Archive of UserLand's first discussion group, started October 5, 1998.
Re: Macs in Content Management?
Author: David Detlefsen Posted: 2/23/1999; 5:11:13 PM Topic: Macs in Content Management? Msg #: 3185 (In response to 3090) Prev/Next: 3184 / 3186
I thought I'd chime in about macs and content management.First, first a bit of background. We are part of a group (about 50 people) that work at the interface between drug discovery and drug development at a major pharmaceutical company. The transition of work (candidate drugs) between these two areas is critical; information and time lost translates into delays in getting a new drug to market. In order to capture this data and make this transition easier, we began putting together a document that provides a snapshot of a new drug. Basically it’s a compilation of reports from key scientific areas that describe ‘what’s up’ with this compound. The reports are in MS word and the entire document ends up being about 40 to 80 pages assembled manually requiring about 2-3 days to complete. The document was then printed and sent out to the people who need the information…no updates. Bottom line is that using Frontier, we’ve been able automate the assembly of this document and have moved distribution and updating to the web.
The workflow is as follows: scientists write reports (MS word format using a boilerplate document) and deposit them on a server, data (text) is extracted from the reports using a VB script, the extracted data is written out an XML-like format, vacuumed into Frontier, rearranged to make the WebPages and indexed. The whole thing runs overnight (using the scheduler) and takes about 15 minutes to process 140 reports on a 9600 upgraded to a 300 MHz G3.
There is a parallel process where all the reports are written out as pdf files and these are assembled into a master document using applescript. We need this part since there are a lot of graphics that are included in the reports.

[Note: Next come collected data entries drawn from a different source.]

File: config.mk
export PLATFORM = sky130hd
export DESIGN_NAME = lpc_watchdog_timer
export DESIGN_NICKNAME = d
export VERILOG_FILES = /design/src/wdt_pkg.sv /design/src/wdt_tick_gen.sv /design/src/lpc_watchdog_timer.sv
export SDC_FILE = /design/constraint.sdc
export NUM_CORES = 1
export LEC_CHECK = 0
export BUFFER_PORTS_ARGS = -buffer_cell sky130_fd_sc_hd__buf_2
export CAP_MARGIN = 5
export CORE_UTILIZATION = 50
export CTS_BUF_LIST = sky130_fd_sc_hd__clkbuf_2
export CTS_CLUSTER_DIAMETER = 30
export DETAILED_ROUTE_END_ITERATION = 8
export PLACE_DENSITY = 0.66
export SYNTH_ARGS = -nofsm -noshare
export SYNTH_HDL_FRONTEND = slang
export SYNTH_SLANG_ARGS = --single-unit
File: constraint.sdc
create_clock -name CLOCK_I -period 3.8 [get_ports CLOCK_I]
set_input_delay 0 -clock CLOCK_I [delete_from_list [all_inputs] [get_ports CLOCK_I]]
set_output_delay 0 -clock CLOCK_I [all_outputs]
set_load 0.01 [all_outputs]
File: src/wdt_pkg.sv
// Shared constants and types for the bus-attached watchdog
package wdt_pkg;
   localparam int CLK_HZ = 20000000;
   localparam int TICK_HZ = 32768;
   localparam int COUNT_W = 24;

   // I/O addresses watched or served on the bus
   localparam logic [15:0] KEY_PORT = 16'h0302;
   localparam logic [15:0] DATA_PORT = 16'h0303;
   localparam logic [15:0] POSTCODE_PORT = 16'h0080;
   localparam int BASE_ALIGN_W = 3;

   localparam logic [7:0] KEY_ENTER_A = 8'h46;
   localparam logic [7:0] KEY_ENTER_B = 8'h57;
   localparam logic [7:0] KEY_EXIT_A = 8'h57;
   localparam logic [7:0] KEY_EXIT_B = 8'h46;
   localparam logic [7:0] KEY_NONE = 8'h00;

   // Configuration indices
   localparam logic [7:0] IDX_DEV_SEL = 8'h07;
   localparam logic [7:0] IDX_ACT = 8'h30;
   localparam logic [7:0] IDX_CNT0 = 8'h38;
   localparam logic [7:0] IDX_CNT1 = 8'h39;
   localparam logic [7:0] IDX_CNT2 = 8'h3a;
   localparam logic [7:0] IDX_INIT0 = 8'h3b;
   localparam logic [7:0] IDX_INIT1 = 8'h3c;
   localparam logic [7:0] IDX_INIT2 = 8'h3d;
   localparam logic [7:0] IDX_STAT = 8'h3e;
   localparam logic [7:0] IDX_CTRL = 8'h3f;
   localparam logic [7:0] IDX_BASE_HI = 8'h60;
   localparam logic [7:0] IDX_BASE_LO = 8'h61;
   localparam logic [7:0] IDX_IRQ = 8'h70;
   localparam logic [7:0] IDX_KICK = 8'hf1;
   localparam logic [7:0] IDX_W1_LO = 8'hf2;
   localparam logic [7:0] IDX_W1_HI = 8'hf3;
   localparam logic [7:0] IDX_W2_LO = 8'hf4;
   localparam logic [7:0] IDX_W2_HI = 8'hf5;
   localparam logic [7:0] IDX_MASK = 8'hf6;
   localparam logic [7:0] WDT_DEV_NUM = 8'h01;

   // Reset values
   localparam logic [7:0] DEV_SEL_RST = 8'h01;
   localparam logic [7:0] ACT_RST = 8'h01;
   localparam logic [23:0] INIT_RST = 24'h004000;
   localparam logic [7:0] CTRL_RST = 8'h03;
   localparam logic [7:0] MASK_RST = 8'hff;
   localparam logic [7:0] ZERO_RST = 8'h00;

   // Field positions
   localparam int ACT_BIT = 0;
   localparam int CTRL_RUN_BIT = 0;
   localparam int CTRL_RESET_BIT = 1;
   localparam int CTRL_NMI_BIT = 2;
   localparam int STAT_EXP_BIT = 0;
   localparam int KICK_P80_BIT = 4;
   localparam int KICK_W2WR_BIT = 3;
   localparam int KICK_W2RD_BIT = 2;
   localparam int KICK_W1WR_BIT = 1;
   localparam int KICK_W1RD_BIT = 0;
   localparam logic [7:0] KICK_USED = 8'h1f;

   localparam logic [3:0] IRQ_OFF = 4'h0;
   localparam logic [3:0] IRQ_SMI = 4'h2;
   localparam logic [3:0] IRQ_DIS8 = 4'h8;
   localparam logic [3:0] IRQ_DIS_FROM = 4'hd;

   // Bus framing
   localparam logic [3:0] LAD_START = 4'h0;
   localparam logic [3:0] LAD_SYNC_OK = 4'h0;
   localparam logic [3:0] LAD_IDLE = 4'hf;
   localparam logic [1:0] CYC_IO = 2'h0;
   localparam int CYC_DIR_BIT = 1;
   localparam logic [1:0] ADDR_LAST = 2'h3;
   localparam logic [1:0] DATA_LAST = 2'h1;

   typedef enum logic [3:0] {
      ST_IDLE, ST_CYC, ST_ADDR, ST_WDAT, ST_TAR1, ST_TAR2, ST_SYNC, ST_RD0, ST_RD1, ST_TARD
   } lpc_state_e;

   typedef struct packed {
      logic wr;
      logic [15:0] addr;
      logic [7:0] data;
   } lpc_cyc_s;
endpackage

File: src/wdt_tick_gen.sv
// Fractional divider producing the 32.768 kHz count strobe
`timescale 1ns/1ps
`default_nettype none
module wdt_tick_gen #(
   parameter int CLK_HZ = 20000000,
   parameter int TICK_HZ = 32768
) (
   input wire logic clk_i,
   input wire logic rst_i,
   input wire logic ce_i,
   output logic tick_o
);
   localparam int ACC_W = $clog2(CLK_HZ) + 1;
   localparam logic [ACC_W-1:0] STEP = ACC_W'(TICK_HZ);
   localparam logic [ACC_W-1:0] WRAP = ACC_W'(CLK_HZ - TICK_HZ);

   logic [ACC_W-1:0] acc_q;
   wire wrap = acc_q >= WRAP;

   // Phase accumulator keeps the average rate exact, jitter is one clock
   always_ff @(posedge clk_i) begin
      if (rst_i) begin
         acc_q <= '0;
         tick_o <= 1'b0;
      end else if (ce_i) begin
         tick_o <= wrap;
         acc_q <= wrap ? acc_q - WRAP : acc_q + STEP;
      end
   end
endmodule
`default_nettype wire

File: src/lpc_watchdog_timer.sv
// Watchdog timer served as an I/O target on the low-pin-count bus
// Notes on behaviour
// - Acts as I/O target on the bus
// - 24-bit count decrements each 32.768 kHz tick
// - Zero count raises interrupt, NMI or reset
// - Timeout equals reload count times tick period
// - Any count byte write reloads from initial
// - Postcode port writes reload when enabled
// - Two address windows reload when enabled
// - Key/index port 302h, data port 303h
// - Keys 46h then 57h enter configuration
// - Keys 57h then 46h leave configuration
// - Index port reads and data port silent outside configuration, key writes still answered
// - Index 7h selects device, resets 01h
// - Index 30h bit 0 enables device
// - Base address at 60h/61h, eight-byte aligned
// - Watchdog registers at 38h-3fh and base+0..7
// - Initial value resets 004000h, control 03h
// - Reload source register F1h resets 00h
// - Window bases at F2h-F5h, low first
// - Window masks at F6h, reset FFh
// - F1h bits select postcode and window kicks
// - Index 70h low nibble picks interrupt line
`timescale 1ns/1ps
`default_nettype none
module lpc_watchdog_timer #(
   parameter int CLK_HZ = wdt_pkg::CLK_HZ,
   parameter int TICK_HZ = wdt_pkg::TICK_HZ
) (
   input wire logic CLOCK_I,
   input wire logic RST_I,
   input wire logic CE_I,
   input wire logic LFRAME_N_I,
   input wire logic [3:0] LAD_I,
   output logic [3:0] LAD_O,
   output logic LAD_OE_O,
   output logic BOARD_RESET_O,
   output logic NMI_O,
   output logic IRQ_O,
   output logic [3:0] IRQ_LINE_O,
   output logic SMI_O
);
   localparam int CW = wdt_pkg::COUNT_W;
   localparam int AW = wdt_pkg::BASE_ALIGN_W;

   function automatic logic win_hit(input logic [15:0] addr, input logic [15:0] base,
                                    input logic [3:0] ignore);
      win_hit = ((addr ^ base) & ~{12'h000, ignore}) == 16'h0000;
   endfunction

   function automatic logic irq_usable(input logic [3:0] sel);
      irq_usable = (sel != wdt_pkg::IRQ_OFF) && (sel != wdt_pkg::IRQ_SMI) &&
                   (sel != wdt_pkg::IRQ_DIS8) && (sel < wdt_pkg::IRQ_DIS_FROM);
   endfunction

   wdt_pkg::lpc_state_e state_q, state_d;
   wdt_pkg::lpc_cyc_s cyc_q;
   logic [1:0] nib_q;
   logic cfg_q;
   logic [7:0] key_prev_q, index_q, dev_sel_q, act_q, stat_q, ctrl_q;
   logic [7:0] irq_sel_q, kick_q, mask_q, rdata_q, rd_mux;
   logic [15:0] base_q, w1_q, w2_q;
   logic [CW-1:0] init_q, count_q, count_d;
   logic [7:0] stat_d;
   logic [3:0] lad_d;
   logic lad_oe_d, tick;

   wdt_tick_gen #(
      .CLK_HZ(CLK_HZ),
      .TICK_HZ(TICK_HZ)
   ) u_tick (
      .clk_i(CLOCK_I),
      .rst_i(RST_I),
      .ce_i(CE_I),
      .tick_o(tick)
   );

   // Address and data are complete in the first turnaround clock
   wire at_tar1 = CE_I && (state_q == wdt_pkg::ST_TAR1);
   wire hit_key = cyc_q.addr == wdt_pkg::KEY_PORT;
   wire hit_data = cyc_q.addr == wdt_pkg::DATA_PORT;
   wire hit_base = act_q[wdt_pkg::ACT_BIT] && (cyc_q.addr[15:AW] == base_q[15:AW]);
   wire via_data = hit_data && cfg_q;
   wire claim = (hit_key && (cyc_q.wr || cfg_q)) || via_data || hit_base;
   wire ld_sel = dev_sel_q == wdt_pkg::WDT_DEV_NUM;
   wire [7:0] io_idx = wdt_pkg::IDX_CNT0 + {5'h00, cyc_q.addr[AW-1:0]};
   wire [7:0] sel_idx = via_data ? index_q : io_idx;
   wire wdt_ok = !via_data || ld_sel;
   wire wr_reg = at_tar1 && cyc_q.wr && (via_data || hit_base);
   wire wr_glob = wr_reg && via_data;
   wire wr_wdt = wr_reg && wdt_ok;
   wire wr_key = at_tar1 && cyc_q.wr && hit_key;
   wire [7:0] wd = cyc_q.data;

   wire key_enter = !cfg_q && key_prev_q == wdt_pkg::KEY_ENTER_A && wd == wdt_pkg::KEY_ENTER_B;
   wire key_exit = cfg_q && key_prev_q == wdt_pkg::KEY_EXIT_A && wd == wdt_pkg::KEY_EXIT_B;

   // Kick sources snoop every I/O cycle, claimed or not
   wire p80_kick = kick_q[wdt_pkg::KICK_P80_BIT] && cyc_q.wr &&
                   cyc_q.addr == wdt_pkg::POSTCODE_PORT;
   wire w1_hit = win_hit(cyc_q.addr, w1_q, mask_q[7:4]);
   wire w2_hit = win_hit(cyc_q.addr, w2_q, mask_q[3:0]);
   wire w1_kick = w1_hit && (cyc_q.wr ? kick_q[wdt_pkg::KICK_W1WR_BIT] :
                                        kick_q[wdt_pkg::KICK_W1RD_BIT]);
   wire w2_kick = w2_hit && (cyc_q.wr ? kick_q[wdt_pkg::KICK_W2WR_BIT] :
                                        kick_q[wdt_pkg::KICK_W2RD_BIT]);
   wire cnt_wr = wr_wdt && (sel_idx == wdt_pkg::IDX_CNT0 || sel_idx == wdt_pkg::IDX_CNT1 ||
                            sel_idx == wdt_pkg::IDX_CNT2);
   wire reload = (at_tar1 && (p80_kick || w1_kick || w2_kick)) || cnt_wr;

   wire active = act_q[wdt_pkg::ACT_BIT] && ctrl_q[wdt_pkg::CTRL_RUN_BIT];
   wire dec = CE_I && tick && active && (count_q != '0);
   wire expire = dec && !reload && (count_q == CW'(1));
   wire stat_clr = wr_wdt && sel_idx == wdt_pkg::IDX_STAT;

   // Reload beats the tick; zero is held rather than wrapped
   assign count_d = reload ? init_q : (dec ? count_q - CW'(1) : count_q);
   // A new expiry wins over a same-cycle write-one-to-clear
   assign stat_d = (stat_q & ~(stat_clr ? wd : 8'h00)) |
                   {7'h00, expire};

   always_comb begin
      unique case (sel_idx)
         wdt_pkg::IDX_ACT: rd_mux = act_q;
         wdt_pkg::IDX_CNT0: rd_mux = count_q[7:0];
         wdt_pkg::IDX_CNT1: rd_mux = count_q[15:8];
         wdt_pkg::IDX_CNT2: rd_mux = count_q[23:16];
         wdt_pkg::IDX_INIT0: rd_mux = init_q[7:0];
         wdt_pkg::IDX_INIT1: rd_mux = init_q[15:8];
         wdt_pkg::IDX_INIT2: rd_mux = init_q[23:16];
         wdt_pkg::IDX_STAT: rd_mux = stat_q;
         wdt_pkg::IDX_CTRL: rd_mux = ctrl_q;
         wdt_pkg::IDX_BASE_HI: rd_mux = base_q[15:8];
         wdt_pkg::IDX_BASE_LO: rd_mux = base_q[7:0];
         wdt_pkg::IDX_IRQ: rd_mux = irq_sel_q;
         wdt_pkg::IDX_KICK: rd_mux = kick_q;
         wdt_pkg::IDX_W1_LO: rd_mux = w1_q[7:0];
         wdt_pkg::IDX_W1_HI: rd_mux = w1_q[15:8];
         wdt_pkg::IDX_W2_LO: rd_mux = w2_q[7:0];
         wdt_pkg::IDX_W2_HI: rd_mux = w2_q[15:8];
         wdt_pkg::IDX_MASK: rd_mux = mask_q;
         default: rd_mux = 8'h00;
      endcase
   end

   wire [7:0] rd_val = hit_key ? index_q :
                       (via_data && sel_idx == wdt_pkg::IDX_DEV_SEL) ? dev_sel_q :
                       wdt_ok ? rd_mux : 8'h00;

   // Cycle framing; a low frame strobe restarts or aborts at any point
   always_comb begin
      state_d = state_q;
      if (!LFRAME_N_I) begin
         state_d = (LAD_I == wdt_pkg::LAD_START) ? wdt_pkg::ST_CYC : wdt_pkg::ST_IDLE;
      end else begin
         unique case (state_q)
            wdt_pkg::ST_IDLE: state_d = wdt_pkg::ST_IDLE;
            wdt_pkg::ST_CYC: state_d = (LAD_I[3:2] == wdt_pkg::CYC_IO) ? wdt_pkg::ST_ADDR : wdt_pkg::ST_IDLE;
            wdt_pkg::ST_ADDR: begin
               if (nib_q == wdt_pkg::ADDR_LAST) begin
                  state_d = cyc_q.wr ? wdt_pkg::ST_WDAT : wdt_pkg::ST_TAR1;
               end
            end
            wdt_pkg::ST_WDAT: begin
               if (nib_q == wdt_pkg::DATA_LAST) begin
                  state_d = wdt_pkg::ST_TAR1;
               end
            end
            wdt_pkg::ST_TAR1: state_d = claim ? wdt_pkg::ST_TAR2 : wdt_pkg::ST_IDLE;
            wdt_pkg::ST_TAR2: state_d = wdt_pkg::ST_SYNC;
            wdt_pkg::ST_SYNC: state_d = cyc_q.wr ? wdt_pkg::ST_TARD : wdt_pkg::ST_RD0;
            wdt_pkg::ST_RD0: state_d = wdt_pkg::ST_RD1;
            wdt_pkg::ST_RD1: state_d = wdt_pkg::ST_TARD;
            wdt_pkg::ST_TARD: state_d = wdt_pkg::ST_IDLE;
            default: state_d = wdt_pkg::ST_IDLE;
         endcase
      end
   end

   // Pin drive is registered from the next state to avoid glitches on the bus
   always_comb begin
      lad_oe_d = 1'b1;
      unique case (state_d)
         wdt_pkg::ST_SYNC: lad_d = wdt_pkg::LAD_SYNC_OK;
         wdt_pkg::ST_RD0: lad_d = rdata_q[3:0];
         wdt_pkg::ST_RD1: lad_d = rdata_q[7:4];
         wdt_pkg::ST_TARD: lad_d = wdt_pkg::LAD_IDLE;
         default: begin
            lad_d = wdt_pkg::LAD_IDLE;
            lad_oe_d = 1'b0;
         end
      endcase
   end

   always_ff @(posedge CLOCK_I) begin
      if (RST_I) begin
         state_q <= wdt_pkg::ST_IDLE;
         nib_q <= 2'h0;
         cyc_q <= '0;
         LAD_O <= wdt_pkg::LAD_IDLE;
         LAD_OE_O <= 1'b0;
         rdata_q <= 8'h00;
      end else if (CE_I) begin
         state_q <= state_d;
         LAD_O <= lad_d;
         LAD_OE_O <= lad_oe_d;
         nib_q <= (state_q == wdt_pkg::ST_ADDR || state_q == wdt_pkg::ST_WDAT) &&
                  state_q == state_d ? nib_q + 2'h1 : 2'h0;
         if (state_q == wdt_pkg::ST_CYC) begin
            cyc_q.wr <= LAD_I[wdt_pkg::CYC_DIR_BIT];
         end
         if (state_q == wdt_pkg::ST_ADDR) begin
            cyc_q.addr <= {cyc_q.addr[11:0], LAD_I};
         end
         if (state_q == wdt_pkg::ST_WDAT) begin
            cyc_q.data <= {LAD_I, cyc_q.data[7:4]};
         end
         if (at_tar1 && !cyc_q.wr) begin
            rdata_q <= rd_val;
         end
      end
   end

   // Configuration key sequencer and index port
   always_ff @(posedge CLOCK_I) begin
      if (RST_I) begin
         cfg_q <= 1'b0;
         key_prev_q <= wdt_pkg::KEY_NONE;
         index_q <= wdt_pkg::ZERO_RST;
      end else if (CE_I && wr_key) begin
         cfg_q <= key_enter ? 1'b1 : (key_exit ? 1'b0 : cfg_q);
         key_prev_q <= (key_enter || key_exit) ? wdt_pkg::KEY_NONE : wd;
         if (cfg_q) begin
            index_q <= wd;
         end
      end
   end

   // Register file; count bytes are not stored, a write reloads instead
   always_ff @(posedge CLOCK_I) begin
      if (RST_I) begin
         dev_sel_q <= wdt_pkg::DEV_SEL_RST;
         act_q <= wdt_pkg::ACT_RST;
         init_q <= wdt_pkg::INIT_RST;
         ctrl_q <= wdt_pkg::CTRL_RST;
         base_q <= '0;
         irq_sel_q <= wdt_pkg::ZERO_RST;
         kick_q <= wdt_pkg::ZERO_RST;
         w1_q <= '0;
         w2_q <= '0;
         mask_q <= wdt_pkg::MASK_RST;
      end else if (CE_I) begin
         if (wr_glob && sel_idx == wdt_pkg::IDX_DEV_SEL) begin
            dev_sel_q <= wd;
         end
         if (wr_wdt) begin
            unique case (sel_idx)
               wdt_pkg::IDX_ACT: act_q <= {7'h00, wd[wdt_pkg::ACT_BIT]};
               wdt_pkg::IDX_INIT0: init_q[7:0] <= wd;
               wdt_pkg::IDX_INIT1: init_q[15:8] <= wd;
               wdt_pkg::IDX_INIT2: init_q[23:16] <= wd;
               wdt_pkg::IDX_CTRL: ctrl_q <= wd;
               wdt_pkg::IDX_BASE_HI: base_q[15:8] <= via_data ? wd : base_q[15:8];
               wdt_pkg::IDX_BASE_LO: base_q[7:0] <= via_data ? {wd[7:AW], 3'h0} : base_q[7:0];
               wdt_pkg::IDX_IRQ: irq_sel_q <= via_data ? {4'h0, wd[3:0]} : irq_sel_q;
               wdt_pkg::IDX_KICK: kick_q <= via_data ? (wd & wdt_pkg::KICK_USED) : kick_q;
               wdt_pkg::IDX_W1_LO: w1_q[7:0] <= via_data ? wd : w1_q[7:0];
               wdt_pkg::IDX_W1_HI: w1_q[15:8] <= via_data ? wd : w1_q[15:8];
               wdt_pkg::IDX_W2_LO: w2_q[7:0] <= via_data ? wd : w2_q[7:0];
               wdt_pkg::IDX_W2_HI: w2_q[15:8] <= via_data ? wd : w2_q[15:8];
               wdt_pkg::IDX_MASK: mask_q <= via_data ? wd : mask_q;
               default: ;
            endcase
         end
      end
   end

   // Count, expiry flag and the selected consequences
   always_ff @(posedge CLOCK_I) begin
      if (RST_I) begin
         count_q <= wdt_pkg::INIT_RST;
         stat_q <= wdt_pkg::ZERO_RST;
         BOARD_RESET_O <= 1'b0;
         NMI_O <= 1'b0;
         IRQ_O <= 1'b0;
         SMI_O <= 1'b0;
         IRQ_LINE_O <= wdt_pkg::IRQ_OFF;
      end else if (CE_I) begin
         count_q <= count_d;
         stat_q <= stat_d;
         BOARD_RESET_O <= expire && ctrl_q[wdt_pkg::CTRL_RESET_BIT];
         NMI_O <= stat_q[wdt_pkg::STAT_EXP_BIT] && ctrl_q[wdt_pkg::CTRL_NMI_BIT];
         IRQ_O <= stat_q[wdt_pkg::STAT_EXP_BIT] && irq_usable(irq_sel_q[3:0]);
         SMI_O <= stat_q[wdt_pkg::STAT_EXP_BIT] && irq_sel_q[3:0] == wdt_pkg::IRQ_SMI;
         IRQ_LINE_O <= irq_sel_q[3:0];
      end
   end

   property p_count_dec;
      @(posedge CLOCK_I) disable iff (RST_I)
      (dec && !reload && count_q > 24'h000001) |=> count_q == $past(count_q) - 24'h000001;
   endproperty
   a_count_dec: assert property (p_count_dec) else $error("count did not step down");

   property p_expire;
      @(posedge CLOCK_I) disable iff (RST_I)
      expire && ctrl_q[wdt_pkg::CTRL_RESET_BIT] |=> stat_q[0] && BOARD_RESET_O && count_q == 24'h000000;
   endproperty
   a_expire: assert property (p_expire) else $error("expiry not signalled");

   property p_hold_zero;
      @(posedge CLOCK_I) disable iff (RST_I)
      (count_q == 24'h000000 && !reload) |=> count_q == 24'h000000;
   endproperty
   a_hold_zero: assert property (p_hold_zero) else $error("count left zero without reload");

   property p_reload;
      @(posedge CLOCK_I) disable iff (RST_I)
      CE_I && reload |=> count_q == $past(init_q);
   endproperty
   a_reload: assert property (p_reload) else $error("reload did not load initial value");

   property p_enter;
      @(posedge CLOCK_I) disable iff (RST_I)
      wr_key && !cfg_q && key_prev_q == 8'h46 && wd == 8'h57 |=> cfg_q;
   endproperty
   a_enter: assert property (p_enter) else $error("key pair did not enter configuration");

   property p_exit;
      @(posedge CLOCK_I) disable iff (RST_I)
      wr_key && cfg_q && key_prev_q == 8'h57 && wd == 8'h46 |=> !cfg_q;
   endproperty
   a_exit: assert property (p_exit) else $error("key pair did not leave configuration");

   property p_silent;
      @(posedge CLOCK_I) disable iff (RST_I)
      at_tar1 && LFRAME_N_I && !cfg_q && !hit_base && (hit_data || (hit_key && !cyc_q.wr))
         |=> state_q == wdt_pkg::ST_IDLE ##1 !LAD_OE_O;
   endproperty
   a_silent: assert property (p_silent) else $error("port answered outside configuration");

   property p_sync;
      @(posedge CLOCK_I) disable iff (RST_I)
      state_q == wdt_pkg::ST_SYNC |-> LAD_OE_O && LAD_O == 4'h0;
   endproperty
   a_sync: assert property (p_sync) else $error("sync nibble not driven");

   property p_align;
      @(posedge CLOCK_I) disable iff (RST_I)
      base_q[2:0] == 3'h0;
   endproperty
   a_align: assert property (p_align) else $error("base address not aligned");
endmodule
`default_nettype wire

The system continues to evolve but it is clear that it has (is) had (having) a significant impact: critical information is always available, the document can be updated easily, the text of the reports is searchable and a lot of time is saved on the assembly. This system has sparked the interest of others in the company and looks like there are many potential applications of this type technology...who knows where it will end up.